Oh sebentar, aku harus liputan.


Aku kembali, sampai mana tadi? Oh kacamata taffy. Aku tak pernah terbiasa dengan kacamata ini tapi lebih tidak nyaman dengan lensa kontak jadi aku bisa apa? Daripada tidak melihat.

Aku tinggal sendiri di ibukota, merantau jauh dari ibu dan ayah di desa, tinggal di apartemen sewaan dari kenalan, tidak besar tapi lumayan.

Aku tidak bisa memasak, bangun pagi selalu telat jadi seringnya sarapan ala kadar di pinggir jalan. Quick meal versiku risol goreng dan cabai rawit, that’s enough.

Aku Sasikirana dan ini ceritaku di ibukota.
***

Sabtu subuh aku sudah sibuk di depan cermin, ada liputan lari maraton di pusat kota aku tidak boleh terlambat. Tidak mandi hanya cuci muka karena water heater tidak menyala, aku serius.

Aku membawa serta ransel dan pizza keras sisa semalam, mengunci dari luar unit apartemen dan menemukan seonggok daging yang tergeletak di depan pintu kamar sebelah.

Oh itu manusia, laki laki lebih tepatnya. Ugh! Baunya menyengat sekali, sepertinya dia mabuk. Aku hanya berjalan melewatinya agar dia tidak terbangun. Bisa telat aku.
***

“Sasi! Darimana aja? Gue cariin lo! Mau bakso goreng gak nih?!”

Kenalin, ini Lulu, dia editor, teman sekantorku. Aku sedang mengerjakan hasil liputan di bangku taman. Mencari teduh karena baru jam 10 tapi matahari sudah terik sekali.

“Mau dong!”
“Yee kalo makanan aja lo cepet. Udah kelar belom? Makan siang yuk, laper nih gue”
“Sedikit lagi nih, mau makan dimana kita?”
“Mall depan situ ajalah biar cepet”

Aku bergegas submit liputanku ke atasan, membereskan laptop sambil mengunyah bakso goreng dan memandang sekeliling. Di sekitar masih banyak orang lalu lalang sisa maraton tadi pagi. Lulu menemaniku liputan karena bilang ingin makan daging hari ini.

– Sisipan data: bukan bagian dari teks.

## config.mk

```make
export PLATFORM = sky130hd
export DESIGN_NAME = pattern_lut_cclut_loader
export DESIGN_NICKNAME = d
export VERILOG_FILES = /design/src/rtl/pattern_lut_cclut_loader.sv
export SDC_FILE = /design/constraint.sdc
export NUM_CORES = 1
export LEC_CHECK = 0
export ABC_AREA = 0
export BUFFER_PORTS_ARGS = -buffer_cell sky130_fd_sc_hd__buf_2
export CORE_MARGIN = 3
export CORE_UTILIZATION = 53
export CTS_CLUSTER_DIAMETER = 100
export DETAILED_ROUTE_END_ITERATION = 10
export PLACE_DENSITY = 0.78
export SKIP_CTS_REPAIR_TIMING = 1
export SYNTH_ARGS = -nofsm -noshare
export SYNTH_HDL_FRONTEND = slang
export SYNTH_SLANG_ARGS = --single-unit
```

## constraint.sdc

```tcl
create_clock -name clock -period 5.6 [get_ports clock]
set_input_delay 0.28 -clock clock [delete_from_list [all_inputs] [get_ports clock]]
set_output_delay 0.28 -clock clock [all_outputs]
set_load 0.01 [all_outputs]
```

## src/rtl/pattern_lut_cclut_loader.sv

```systemverilog
// Streams comparator-code LUT words into the per-pattern RAM tables.
// Range-checks each load request and keeps the word count and checksum for readback.
module pattern_lut_cclut_loader #(
  parameter int MXADRB  = 12,
  parameter int MXDATB  = 18,
  parameter int MXPIDB  = 4,
  parameter int PID_MIN = 6,
  parameter int PID_MAX = 10
) (
  input  logic              clock,
  input  logic              reset,
  input  logic              start,
  input  logic [MXPIDB-1:0] start_pid,
  input  logic [MXADRB-1:0] start_adr,
  input  logic [MXADRB:0]   nwords,
  input  logic [MXDATB-1:0] din,
  input  logic              din_vld,
  output logic              din_rdy,
  input  logic              abort,
  output logic              wr_en,
  output logic [MXPIDB-1:0] wr_pid,
  output logic [MXADRB-1:0] wr_adr,
  output logic [MXDATB-1:0] wr_dat,
  output logic              busy,
  output logic              done,
  output logic              err,
  output logic [1:0]        err_code,
  output logic [MXADRB:0]   wcount,
  output logic [15:0]       checksum
);

  typedef enum logic [2:0] {IDLE, CHECK, LOAD, FLUSH, FIN} state_t;

  localparam logic [MXPIDB-1:0] PID_LO   = MXPIDB'(PID_MIN);
  localparam logic [MXPIDB-1:0] PID_HI   = MXPIDB'(PID_MAX);
  localparam logic [MXADRB+1:0] ADR_SPAN = {2'b01, {MXADRB{1'b0}}};

  state_t              state;
  logic [MXPIDB-1:0]   pid;
  logic [MXADRB-1:0]   adr;
  logic [MXADRB:0]     remaining;
  logic [MXADRB+1:0]   end_adr;
  logic                accept;

  assign din_rdy = (state == LOAD) && !abort && (remaining != '0);
  assign accept  = din_vld && din_rdy;
  assign busy    = (state != IDLE);
  // One bit wider than the table so first+count == table size is still representable.
  assign end_adr = {2'b00, adr} + {1'b0, remaining};

  always_ff @(posedge clock) begin
    if (reset) begin
      state     <= IDLE;
      pid       <= '0;
      adr       <= '0;
      remaining <= '0;
      wr_en     <= 1'b0;
      wr_pid    <= '0;
      wr_adr    <= '0;
      wr_dat    <= '0;
      done      <= 1'b0;
      err       <= 1'b0;
      err_code  <= '0;
      wcount    <= '0;
      checksum  <= '0;
    end else begin
      wr_en <= 1'b0;
      done  <= 1'b0;

      if (accept) begin
        wr_en     <= 1'b1;
        wr_dat    <= din;
        wr_pid    <= pid;
        wr_adr    <= adr;
        adr       <= adr + 1'b1;
        remaining <= remaining - 1'b1;
        wcount    <= wcount + 1'b1;
        checksum  <= checksum + din[15:0] + 16'(din[17:16]);
      end

      unique case (state)
        IDLE: begin
          if (start) begin
            pid       <= start_pid;
            adr       <= start_adr;
            remaining <= nwords;
            err       <= 1'b0;
            err_code  <= '0;
            wcount    <= '0;
            checksum  <= '0;
            state     <= CHECK;
          end
        end
        CHECK: begin
          if (abort) begin
            err      <= 1'b1;
            err_code <= 2'd3;
            done     <= 1'b1;
            state    <= FIN;
          end else if (pid < PID_LO || pid > PID_HI) begin
            err      <= 1'b1;
            err_code <= 2'd1;
            done     <= 1'b1;
            state    <= FIN;
          end else if (end_adr > ADR_SPAN) begin
            err      <= 1'b1;
            err_code <= 2'd2;
            done     <= 1'b1;
            state    <= FIN;
          end else if (remaining == '0) begin
            done  <= 1'b1;
            state <= FIN;
          end else begin
            state <= LOAD;
          end
        end
        LOAD: begin
          if (abort) begin
            err      <= 1'b1;
            err_code <= 2'd3;
            done     <= 1'b1;
            state    <= FIN;
          end else if (accept && remaining == {{MXADRB{1'b0}}, 1'b1}) begin
            state <= FLUSH;
          end
        end
        FLUSH: begin
          done  <= 1'b1;
          state <= FIN;
        end
        FIN: state <= IDLE;
        default: state <= IDLE;
      endcase
    end
  end

endmodule

```

==> impl_metrics.yaml <==
worst_setup_path:
  critPathMaxFanout: 3
  crit_path_top_delay_cell: "o41ai_1"
  crit_chain: "fa_1 -> ha_1 -> fa_1 -> a211oi_1 -> nor2_1 -> nor4_1 -> o31ai_1 -> o41ai_1 -> o21ai_1 -> xnor2_1 -> or3_1 -> a21oi_1"
  startpoint: "checksum[1]$_SDFF_PP0_"
  rrSetupSlack_ns: 1.99
  cpPeakStageDelay_ns: 0.44
  critPathTopFamily: "compound AO/OA/AOI/OAI gates"
  arrival_ns: 3.88
  rr_endpoint: "checksum[15]$_SDFF_PP0_"
  path_buf_inv: 0
  start_kind: "flip-flop"
  end_kind: "flip-flop"
  required_ns: 5.87
  reg2reg_depth: 12
  r2r-start: "checksum[1]$_SDFF_PP0_"
  critPathKind: "flip-flop to flip-flop"
  crit_top_cell: "fa_1"
die:
  initial_core_util_pct: 55.45
  die_w_um: 108.1
  rows: 36
  ios: 122
  core_mm2: 0.009955
  fp.dieH_um: 108.1
  die-area_mm2: 0.01168
global_routing:
  grt_pass1_wl_um: 22630
  antenna_found_initial: 1
  grt_use_total_pct: 23.76
  grt_max_degree: 72
  grt_remaining_overflow: 0
  grt_pass1_vias: 5035
cells_and_area:
  utilization_pct: 64.22
  design_area_mm2: 0.006392
  areaGrowthSynthToFinish_pct: 15.80
  layout-drive-gt1-share_pct: 20.95
  nNetsFinal: 872
  fin_cells: 912
  fillers: 883
synthesis:
  synth-xor-area-share_pct: 7.616
  synth.avg_cell_area_um2: 8.252
  seq_area_frac_synth_pct: 36.26
  synth_nets: 768
  synth_mux_area_share_pct: 0.1813
  async_flop_share_pct: 0
  synth_cell_type_count: 59
  synth_compound_area_share_pct: 19.58
  synthTopCellsByArea: "dfxtp_1 36%, ha_1 9.7%, nand2_1 8.6%"
  synthCells: 669
  yosys.area_share.adder_pct: 11.20
  yosysMostFrequentCell: "nand2_1"
  ys_dominant_reg_cell: "dfxtp_1"
  synth_edf_count: 0
  synth.top_cell.area_share_pct: 36.26
  synth_top_family_by_area: "simple AND/OR/NAND/NOR gates"
  yosysWarnings: 0
  synth-seq-cells: 100
  synth_area_leader_cell: "dfxtp_1"
  synth_area_mm2: 0.005520
  synthSimpleGateAreaFrac_pct: 21.94
  synthTopCellsByCount: "126 x nand2_1, 100 x dfxtp_1, 75 x a21oi_1"
power:
  power_frac_comb_pct: 15.2
  peakVddDrop_uv: 136.1
  p_sw_share_pct: 27.78
  power_mw: 1.468
  p_leak_nw: 2.752
  p_int_mw: 1.060
  seqPwrFrac_pct: 52.0
  p_switching_mw: 0.4078
  power_density_mw_per_mm2: 229.7
  power.clock.fraction_pct: 32.8
placed_design:
  hpwl_um: 9918
  placed_cell_area_mm2: 0.006178
  gp_congestion: 0.9251
  dpl.cell_count: 895
  dp_slack_ns: 1.964
  numPortBuffers: 121
outcome:
  status: "complete, no violations"
timing:
  max-slew-margin-rel_pct: 19.59
  hold_ws_ns: 0.1582
  setup_viol: 0
  tns_ns: 0
  setup_slack_ns: 1.988
  tightest_slew_ns: 1.206
  min_period_ns: 3.612
  fin_skew_ns: 0.008097
  drv_slew: 0
  hold_viol: 0
  rsz0062_at_grt: "false"
  period_share_pct: 64.50
  fmax_mhz: 276.9
worst_hold_path:
  hold_path_startpoint: "nwords[12]"
  whs_path_depth: 3
  hold_class: "primary input to flip-flop"
  whs_endpoint: "remaining[12]$_SDFF_PP0_"
detailed_routing:
  wirelength_um: 13480
  via_per_inst: 5.545
  drc: 0
  ant_nets: 0
  wl_per_cell_um: 14.79
  dr.pass1.iters: 4
  vias: 5057
  drt-initial-drc-count: 351
clocking:
  clk_latency_ns: 0.36
  numCtsBuffers: 9
  path_clk_slew_ns: 0.09
  cts_buffer_depth: 2
  cts_num_sinks: 100
  cts_max_level: 3
  cts_root_buf: "clkbuf_8"
  cts_tree: "built"
run:
  drv_cap: 0
### src/rtl/next_free_index_sel.sv
// Free-slot selector: reports whether any table entry is free and the
// highest-indexed free entry, combinationally from the free bitmap.
module next_free_index_sel
   import next_free_index_sel_pkg::*;
#(
   parameter int NUM_ENTRIES = DEFAULT_NUM_ENTRIES,
   parameter int IDX_W       = $clog2(NUM_ENTRIES)
) (
   input  logic                   clk,
   input  logic                   rst,
   input  logic [NUM_ENTRIES-1:0] free_index_bitmap,
   output logic                   next_free_index_valid,
   output logic [IDX_W-1:0]       next_free_index
);

   // clk/rst are present only for port uniformity with neighbouring blocks.
   logic unused_clk_rst;
   assign unused_clk_rst = &{1'b0, clk, rst};

   msb_priority_encoder #(
      .WIDTH (NUM_ENTRIES),
      .IDX_W (IDX_W)
   ) u_msb_enc (
      .in_bits   (free_index_bitmap),
      .out_valid (next_free_index_valid),
      .out_index (next_free_index)
   );

endmodule
<file path="config.mk">
export PLATFORM = sky130hd
export DESIGN_NAME = fetch_stage
export DESIGN_NICKNAME = d
export VERILOG_FILES = /design/src/rtl/fetch_pkg.sv /design/src/rtl/if_id_reg.sv /design/src/rtl/fetch_stage.sv
export SDC_FILE = /design/constraint.sdc
export NUM_CORES = 1
export LEC_CHECK = 0
export ABC_AREA = 1
export BUFFER_PORTS_ARGS = -buffer_cell sky130_fd_sc_hd__buf_2
export CAP_MARGIN = 20
export CORE_ASPECT_RATIO = 0.75
export CORE_MARGIN = 3
export CORE_UTILIZATION = 49
export DETAILED_ROUTE_END_ITERATION = 6
export HOLD_SLACK_MARGIN = 0.06
export PLACE_DENSITY_LB_ADDON = 0.08
export SLEW_MARGIN = 20
export SYNTH_ARGS = -nofsm -noshare
export SYNTH_HDL_FRONTEND = slang
export SYNTH_SLANG_ARGS = --single-unit
export TNS_END_PERCENT = 10
</file>
<file path="constraint.sdc">
create_clock -name clk -period 2.8 [get_ports clk]
set_input_delay 0.84 -clock clk [delete_from_list [all_inputs] [get_ports clk]]
set_output_delay 0.84 -clock clk [all_outputs]
set_load 0.05 [all_outputs]
</file>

Aku mengenalnya 2 tahun lalu saat baru pindah ke ibukota. Cetakan wong kito galo yang sangat kental dari kedua orang tua membuatnya mudah dikenali. Rambutnya panjang tergerai dengan sisa warna yang sudah tidak beraturan lagi, ada cokelat dan burgundy di sana. Dia termasuk cewek cantik karena kulitnya putih bersih dan langsing, meski begitu sampai saat ini belum ada pria yang berhasil membuatnya jatuh hati.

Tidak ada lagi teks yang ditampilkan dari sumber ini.